What you should do:
Return exactly the lines of the records below, starting at the line that contains "regMostFlops = u_md_cnt.cnt" and ending at the line that contains "buffers | 1 | 0 |", with both of those lines kept.

Given data:
[Start of Attachment]
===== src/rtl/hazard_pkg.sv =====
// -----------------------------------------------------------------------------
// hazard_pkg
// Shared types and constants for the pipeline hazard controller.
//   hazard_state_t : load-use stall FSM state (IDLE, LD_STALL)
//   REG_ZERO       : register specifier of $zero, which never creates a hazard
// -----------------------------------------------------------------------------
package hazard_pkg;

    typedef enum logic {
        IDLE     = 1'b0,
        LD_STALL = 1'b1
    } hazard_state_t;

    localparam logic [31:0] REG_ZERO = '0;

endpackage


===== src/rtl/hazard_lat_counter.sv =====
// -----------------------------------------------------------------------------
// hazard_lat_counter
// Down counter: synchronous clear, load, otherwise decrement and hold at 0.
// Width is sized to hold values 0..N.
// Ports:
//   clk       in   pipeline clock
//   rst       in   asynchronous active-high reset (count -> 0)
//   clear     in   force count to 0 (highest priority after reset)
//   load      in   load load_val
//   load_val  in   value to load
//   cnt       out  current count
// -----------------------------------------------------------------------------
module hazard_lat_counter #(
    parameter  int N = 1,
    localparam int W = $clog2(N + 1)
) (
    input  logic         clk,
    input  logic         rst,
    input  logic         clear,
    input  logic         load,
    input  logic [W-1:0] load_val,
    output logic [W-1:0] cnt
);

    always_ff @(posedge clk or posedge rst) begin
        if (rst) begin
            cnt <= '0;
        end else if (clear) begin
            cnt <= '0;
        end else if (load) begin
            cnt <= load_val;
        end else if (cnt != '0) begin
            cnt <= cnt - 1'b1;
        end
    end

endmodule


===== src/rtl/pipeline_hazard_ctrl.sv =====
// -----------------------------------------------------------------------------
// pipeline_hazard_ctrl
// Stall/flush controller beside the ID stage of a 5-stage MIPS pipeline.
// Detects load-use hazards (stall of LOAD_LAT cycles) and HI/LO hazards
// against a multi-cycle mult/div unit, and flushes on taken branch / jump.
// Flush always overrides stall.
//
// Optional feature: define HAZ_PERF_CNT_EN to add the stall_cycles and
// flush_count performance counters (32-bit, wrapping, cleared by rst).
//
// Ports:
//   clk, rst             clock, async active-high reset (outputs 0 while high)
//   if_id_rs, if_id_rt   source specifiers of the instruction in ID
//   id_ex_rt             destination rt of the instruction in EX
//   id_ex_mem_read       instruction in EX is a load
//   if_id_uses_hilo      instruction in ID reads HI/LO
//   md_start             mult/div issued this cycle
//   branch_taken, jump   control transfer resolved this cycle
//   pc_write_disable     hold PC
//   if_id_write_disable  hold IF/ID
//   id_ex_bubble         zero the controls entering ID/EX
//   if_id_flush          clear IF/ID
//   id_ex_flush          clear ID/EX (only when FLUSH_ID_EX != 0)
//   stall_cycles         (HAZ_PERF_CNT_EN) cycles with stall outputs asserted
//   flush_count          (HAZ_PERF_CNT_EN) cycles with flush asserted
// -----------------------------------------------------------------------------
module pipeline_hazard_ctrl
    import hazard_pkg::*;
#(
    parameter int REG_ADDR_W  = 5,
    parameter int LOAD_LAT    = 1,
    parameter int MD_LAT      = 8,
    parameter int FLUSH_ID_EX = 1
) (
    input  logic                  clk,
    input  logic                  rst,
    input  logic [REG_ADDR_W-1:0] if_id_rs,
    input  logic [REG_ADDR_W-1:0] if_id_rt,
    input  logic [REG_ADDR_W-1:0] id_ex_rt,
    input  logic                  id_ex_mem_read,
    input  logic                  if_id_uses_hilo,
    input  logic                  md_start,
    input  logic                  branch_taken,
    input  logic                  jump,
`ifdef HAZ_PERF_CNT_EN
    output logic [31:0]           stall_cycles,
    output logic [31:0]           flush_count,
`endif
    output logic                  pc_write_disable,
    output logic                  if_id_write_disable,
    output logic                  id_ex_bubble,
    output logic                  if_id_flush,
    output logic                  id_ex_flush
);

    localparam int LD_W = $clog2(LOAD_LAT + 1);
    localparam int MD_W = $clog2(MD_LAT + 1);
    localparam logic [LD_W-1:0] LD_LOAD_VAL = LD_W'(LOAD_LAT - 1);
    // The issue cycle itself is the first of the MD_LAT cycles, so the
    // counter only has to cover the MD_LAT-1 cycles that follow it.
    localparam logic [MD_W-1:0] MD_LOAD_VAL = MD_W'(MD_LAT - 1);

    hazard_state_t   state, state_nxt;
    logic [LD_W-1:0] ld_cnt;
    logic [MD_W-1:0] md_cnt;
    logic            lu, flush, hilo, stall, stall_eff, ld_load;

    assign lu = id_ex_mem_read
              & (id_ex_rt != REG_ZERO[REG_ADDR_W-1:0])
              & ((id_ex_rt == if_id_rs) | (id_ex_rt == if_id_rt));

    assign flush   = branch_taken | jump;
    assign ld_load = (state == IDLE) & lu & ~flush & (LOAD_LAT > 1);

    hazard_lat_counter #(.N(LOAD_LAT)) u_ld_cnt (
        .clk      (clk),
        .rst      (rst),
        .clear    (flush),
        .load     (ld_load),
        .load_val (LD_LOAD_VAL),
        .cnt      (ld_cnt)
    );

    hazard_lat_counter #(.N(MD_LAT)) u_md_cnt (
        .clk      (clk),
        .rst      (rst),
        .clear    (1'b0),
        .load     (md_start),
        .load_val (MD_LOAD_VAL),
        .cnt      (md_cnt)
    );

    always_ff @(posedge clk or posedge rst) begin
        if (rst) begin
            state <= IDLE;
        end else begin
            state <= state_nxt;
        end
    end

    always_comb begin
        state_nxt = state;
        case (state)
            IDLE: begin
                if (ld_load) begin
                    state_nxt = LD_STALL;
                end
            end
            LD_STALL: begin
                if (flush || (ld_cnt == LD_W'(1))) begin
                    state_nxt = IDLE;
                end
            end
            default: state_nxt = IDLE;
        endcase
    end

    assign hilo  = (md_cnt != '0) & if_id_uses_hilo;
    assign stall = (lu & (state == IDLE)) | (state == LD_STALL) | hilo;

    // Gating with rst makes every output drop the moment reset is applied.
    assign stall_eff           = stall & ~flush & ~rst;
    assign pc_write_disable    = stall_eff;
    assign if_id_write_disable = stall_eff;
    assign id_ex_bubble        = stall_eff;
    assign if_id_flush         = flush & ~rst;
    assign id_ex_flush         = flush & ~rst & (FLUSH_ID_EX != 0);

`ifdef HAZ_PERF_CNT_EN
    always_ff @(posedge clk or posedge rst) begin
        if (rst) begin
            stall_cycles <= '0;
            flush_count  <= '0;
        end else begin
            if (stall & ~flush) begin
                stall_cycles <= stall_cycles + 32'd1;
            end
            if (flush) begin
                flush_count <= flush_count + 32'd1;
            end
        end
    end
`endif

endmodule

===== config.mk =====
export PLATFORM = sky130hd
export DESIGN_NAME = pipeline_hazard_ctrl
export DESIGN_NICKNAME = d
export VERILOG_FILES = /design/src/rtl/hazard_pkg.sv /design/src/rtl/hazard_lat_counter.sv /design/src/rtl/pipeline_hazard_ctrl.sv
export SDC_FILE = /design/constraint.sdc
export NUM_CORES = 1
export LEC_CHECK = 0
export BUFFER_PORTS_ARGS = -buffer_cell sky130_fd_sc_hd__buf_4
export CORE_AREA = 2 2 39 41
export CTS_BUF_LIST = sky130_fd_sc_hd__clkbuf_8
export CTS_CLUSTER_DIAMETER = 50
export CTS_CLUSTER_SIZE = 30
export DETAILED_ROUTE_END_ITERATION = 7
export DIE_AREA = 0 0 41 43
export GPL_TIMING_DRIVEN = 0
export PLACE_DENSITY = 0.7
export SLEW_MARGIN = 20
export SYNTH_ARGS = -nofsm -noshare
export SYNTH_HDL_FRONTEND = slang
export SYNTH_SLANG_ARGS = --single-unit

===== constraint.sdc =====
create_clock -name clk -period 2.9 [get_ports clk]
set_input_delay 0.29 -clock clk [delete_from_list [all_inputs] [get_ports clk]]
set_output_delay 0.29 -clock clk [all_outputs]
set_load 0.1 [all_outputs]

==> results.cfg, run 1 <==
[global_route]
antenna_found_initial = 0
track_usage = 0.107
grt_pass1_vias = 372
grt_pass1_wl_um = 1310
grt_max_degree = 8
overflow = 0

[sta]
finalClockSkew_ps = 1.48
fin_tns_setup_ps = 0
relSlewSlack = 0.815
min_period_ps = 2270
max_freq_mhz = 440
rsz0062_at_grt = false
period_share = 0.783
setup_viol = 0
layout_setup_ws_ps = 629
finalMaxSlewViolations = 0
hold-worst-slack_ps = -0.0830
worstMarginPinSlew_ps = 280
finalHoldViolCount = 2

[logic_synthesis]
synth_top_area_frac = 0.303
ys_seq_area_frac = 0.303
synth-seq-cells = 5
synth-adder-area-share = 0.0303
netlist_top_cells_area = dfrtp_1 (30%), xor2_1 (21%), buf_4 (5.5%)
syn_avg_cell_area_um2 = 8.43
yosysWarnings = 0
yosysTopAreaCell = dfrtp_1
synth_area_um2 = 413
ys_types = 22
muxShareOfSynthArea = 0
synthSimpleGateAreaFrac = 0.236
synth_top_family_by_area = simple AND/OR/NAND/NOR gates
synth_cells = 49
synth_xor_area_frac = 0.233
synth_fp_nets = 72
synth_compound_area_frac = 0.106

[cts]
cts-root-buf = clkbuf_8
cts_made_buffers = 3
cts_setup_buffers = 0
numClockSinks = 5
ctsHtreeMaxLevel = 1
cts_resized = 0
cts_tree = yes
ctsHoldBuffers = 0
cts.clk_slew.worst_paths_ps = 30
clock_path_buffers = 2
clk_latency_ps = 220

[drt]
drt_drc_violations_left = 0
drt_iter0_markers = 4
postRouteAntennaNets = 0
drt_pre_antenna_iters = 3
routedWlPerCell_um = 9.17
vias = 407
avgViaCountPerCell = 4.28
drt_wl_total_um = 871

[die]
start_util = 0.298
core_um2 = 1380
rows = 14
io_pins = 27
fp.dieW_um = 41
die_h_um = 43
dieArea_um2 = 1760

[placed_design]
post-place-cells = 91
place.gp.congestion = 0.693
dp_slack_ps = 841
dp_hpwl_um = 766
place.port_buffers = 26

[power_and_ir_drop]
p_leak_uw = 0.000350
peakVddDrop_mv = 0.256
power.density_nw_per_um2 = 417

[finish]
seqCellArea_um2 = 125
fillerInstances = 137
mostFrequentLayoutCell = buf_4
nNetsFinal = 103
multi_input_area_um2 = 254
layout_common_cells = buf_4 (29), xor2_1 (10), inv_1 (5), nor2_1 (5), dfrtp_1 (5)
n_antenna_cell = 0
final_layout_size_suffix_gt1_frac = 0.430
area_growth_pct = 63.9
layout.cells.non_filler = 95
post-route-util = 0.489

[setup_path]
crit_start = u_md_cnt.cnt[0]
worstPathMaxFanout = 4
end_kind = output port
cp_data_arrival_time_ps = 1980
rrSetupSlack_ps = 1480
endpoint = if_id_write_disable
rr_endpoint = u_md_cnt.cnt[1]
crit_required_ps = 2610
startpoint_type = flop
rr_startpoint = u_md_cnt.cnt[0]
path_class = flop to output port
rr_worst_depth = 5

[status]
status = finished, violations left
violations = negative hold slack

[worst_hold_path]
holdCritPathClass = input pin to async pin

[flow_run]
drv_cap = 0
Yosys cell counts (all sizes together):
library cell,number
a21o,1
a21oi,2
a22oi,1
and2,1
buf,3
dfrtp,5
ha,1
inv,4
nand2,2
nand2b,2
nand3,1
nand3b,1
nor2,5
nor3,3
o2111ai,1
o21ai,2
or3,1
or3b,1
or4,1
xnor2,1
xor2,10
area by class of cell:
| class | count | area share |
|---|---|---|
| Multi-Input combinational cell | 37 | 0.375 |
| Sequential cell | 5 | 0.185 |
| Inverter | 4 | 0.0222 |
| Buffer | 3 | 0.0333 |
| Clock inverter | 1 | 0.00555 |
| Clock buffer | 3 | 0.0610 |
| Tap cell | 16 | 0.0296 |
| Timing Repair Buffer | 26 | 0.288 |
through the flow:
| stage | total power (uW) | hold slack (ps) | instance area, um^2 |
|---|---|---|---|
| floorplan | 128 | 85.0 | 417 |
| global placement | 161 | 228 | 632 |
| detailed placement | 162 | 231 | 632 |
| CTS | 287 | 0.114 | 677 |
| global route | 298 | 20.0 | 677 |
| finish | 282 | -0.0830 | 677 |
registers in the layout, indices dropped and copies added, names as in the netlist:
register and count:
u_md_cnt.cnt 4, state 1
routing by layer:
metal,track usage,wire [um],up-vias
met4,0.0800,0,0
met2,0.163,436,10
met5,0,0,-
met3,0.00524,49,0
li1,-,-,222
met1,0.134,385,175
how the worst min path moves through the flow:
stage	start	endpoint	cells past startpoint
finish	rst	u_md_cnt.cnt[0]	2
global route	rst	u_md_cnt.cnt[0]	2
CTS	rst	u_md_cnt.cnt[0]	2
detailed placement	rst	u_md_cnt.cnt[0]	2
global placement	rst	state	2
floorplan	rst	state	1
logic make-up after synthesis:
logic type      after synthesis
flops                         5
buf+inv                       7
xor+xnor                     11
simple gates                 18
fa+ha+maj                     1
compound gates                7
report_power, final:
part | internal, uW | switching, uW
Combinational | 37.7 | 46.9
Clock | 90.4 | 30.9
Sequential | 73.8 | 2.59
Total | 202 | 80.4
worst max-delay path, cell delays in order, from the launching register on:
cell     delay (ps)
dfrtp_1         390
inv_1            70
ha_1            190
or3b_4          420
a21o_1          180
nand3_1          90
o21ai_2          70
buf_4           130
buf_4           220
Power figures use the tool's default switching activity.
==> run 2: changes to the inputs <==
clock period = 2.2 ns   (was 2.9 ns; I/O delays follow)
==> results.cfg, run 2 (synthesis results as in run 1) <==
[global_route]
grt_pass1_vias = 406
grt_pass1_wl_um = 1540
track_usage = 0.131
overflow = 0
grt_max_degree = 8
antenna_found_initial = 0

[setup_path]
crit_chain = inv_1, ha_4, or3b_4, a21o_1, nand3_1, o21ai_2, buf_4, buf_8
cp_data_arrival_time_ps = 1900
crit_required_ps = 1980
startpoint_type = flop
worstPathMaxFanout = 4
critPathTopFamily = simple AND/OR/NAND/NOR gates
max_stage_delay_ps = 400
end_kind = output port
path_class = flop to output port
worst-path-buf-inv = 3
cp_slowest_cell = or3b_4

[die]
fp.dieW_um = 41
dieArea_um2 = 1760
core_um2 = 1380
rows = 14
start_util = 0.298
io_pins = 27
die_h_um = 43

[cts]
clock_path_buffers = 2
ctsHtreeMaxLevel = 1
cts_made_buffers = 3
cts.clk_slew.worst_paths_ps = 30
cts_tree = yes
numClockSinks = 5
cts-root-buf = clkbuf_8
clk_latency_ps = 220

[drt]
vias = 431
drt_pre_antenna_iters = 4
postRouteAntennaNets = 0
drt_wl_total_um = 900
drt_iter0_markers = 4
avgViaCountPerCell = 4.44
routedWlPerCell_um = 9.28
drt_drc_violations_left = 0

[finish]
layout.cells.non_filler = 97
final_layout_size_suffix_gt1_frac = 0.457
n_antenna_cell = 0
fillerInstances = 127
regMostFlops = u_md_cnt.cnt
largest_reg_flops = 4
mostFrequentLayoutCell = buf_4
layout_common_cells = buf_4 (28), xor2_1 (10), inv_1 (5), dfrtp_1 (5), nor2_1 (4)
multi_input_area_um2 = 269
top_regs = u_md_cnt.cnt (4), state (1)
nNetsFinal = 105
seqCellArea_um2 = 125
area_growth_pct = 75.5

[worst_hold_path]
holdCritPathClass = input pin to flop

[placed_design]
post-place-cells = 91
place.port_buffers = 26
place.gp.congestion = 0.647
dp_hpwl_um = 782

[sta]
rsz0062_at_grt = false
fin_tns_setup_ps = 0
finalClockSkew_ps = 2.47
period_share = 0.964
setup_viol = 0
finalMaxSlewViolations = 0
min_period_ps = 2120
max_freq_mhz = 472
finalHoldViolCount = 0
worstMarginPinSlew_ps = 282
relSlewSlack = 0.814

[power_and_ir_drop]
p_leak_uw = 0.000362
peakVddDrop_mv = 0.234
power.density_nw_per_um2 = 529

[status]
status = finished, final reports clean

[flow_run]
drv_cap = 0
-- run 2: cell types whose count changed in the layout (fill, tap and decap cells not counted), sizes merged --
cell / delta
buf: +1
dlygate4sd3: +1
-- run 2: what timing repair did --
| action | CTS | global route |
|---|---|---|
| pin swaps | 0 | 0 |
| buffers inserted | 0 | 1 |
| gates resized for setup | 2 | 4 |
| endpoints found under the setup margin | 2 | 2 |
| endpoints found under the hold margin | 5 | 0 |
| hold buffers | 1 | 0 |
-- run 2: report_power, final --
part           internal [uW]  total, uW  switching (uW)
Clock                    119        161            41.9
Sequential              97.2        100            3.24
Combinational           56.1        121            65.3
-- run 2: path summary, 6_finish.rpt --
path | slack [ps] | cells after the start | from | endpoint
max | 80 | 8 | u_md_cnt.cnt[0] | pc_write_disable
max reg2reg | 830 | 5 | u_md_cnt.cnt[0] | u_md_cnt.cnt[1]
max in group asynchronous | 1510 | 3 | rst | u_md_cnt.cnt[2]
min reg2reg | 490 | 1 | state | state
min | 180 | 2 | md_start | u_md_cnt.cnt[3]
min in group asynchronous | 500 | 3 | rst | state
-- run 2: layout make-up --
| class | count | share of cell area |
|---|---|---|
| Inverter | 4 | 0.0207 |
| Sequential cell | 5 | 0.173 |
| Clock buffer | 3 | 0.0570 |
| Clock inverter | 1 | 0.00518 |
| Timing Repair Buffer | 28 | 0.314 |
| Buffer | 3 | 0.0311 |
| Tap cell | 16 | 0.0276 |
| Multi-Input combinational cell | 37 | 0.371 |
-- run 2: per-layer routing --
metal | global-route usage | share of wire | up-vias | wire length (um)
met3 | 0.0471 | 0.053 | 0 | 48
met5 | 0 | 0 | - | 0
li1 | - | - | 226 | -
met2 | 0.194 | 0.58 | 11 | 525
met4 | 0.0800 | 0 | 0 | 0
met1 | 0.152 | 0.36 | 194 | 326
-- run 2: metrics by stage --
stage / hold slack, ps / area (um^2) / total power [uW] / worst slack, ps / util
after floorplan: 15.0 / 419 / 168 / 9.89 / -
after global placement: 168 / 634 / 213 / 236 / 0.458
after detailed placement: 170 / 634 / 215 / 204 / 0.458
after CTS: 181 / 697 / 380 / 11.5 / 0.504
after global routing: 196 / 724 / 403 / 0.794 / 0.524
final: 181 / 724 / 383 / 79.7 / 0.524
[End of Attachment]
Written solution:
regMostFlops = u_md_cnt.cnt
largest_reg_flops = 4
mostFrequentLayoutCell = buf_4
layout_common_cells = buf_4 (28), xor2_1 (10), inv_1 (5), dfrtp_1 (5), nor2_1 (4)
multi_input_area_um2 = 269
top_regs = u_md_cnt.cnt (4), state (1)
nNetsFinal = 105
seqCellArea_um2 = 125
area_growth_pct = 75.5

[worst_hold_path]
holdCritPathClass = input pin to flop

[placed_design]
post-place-cells = 91
place.port_buffers = 26
place.gp.congestion = 0.647
dp_hpwl_um = 782

[sta]
rsz0062_at_grt = false
fin_tns_setup_ps = 0
finalClockSkew_ps = 2.47
period_share = 0.964
setup_viol = 0
finalMaxSlewViolations = 0
min_period_ps = 2120
max_freq_mhz = 472
finalHoldViolCount = 0
worstMarginPinSlew_ps = 282
relSlewSlack = 0.814

[power_and_ir_drop]
p_leak_uw = 0.000362
peakVddDrop_mv = 0.234
power.density_nw_per_um2 = 529

[status]
status = finished, final reports clean

[flow_run]
drv_cap = 0
-- run 2: cell types whose count changed in the layout (fill, tap and decap cells not counted), sizes merged --
cell / delta
buf: +1
dlygate4sd3: +1
-- run 2: what timing repair did --
| action | CTS | global route |
|---|---|---|
| pin swaps | 0 | 0 |
| buffers inserted | 0 | 1 |
| gates resized for setup | 2 | 4 |
| endpoints found under the setup margin | 2 | 2 |
| endpoints found under the hold margin | 5 | 0 |
| hold buffers | 1 | 0 |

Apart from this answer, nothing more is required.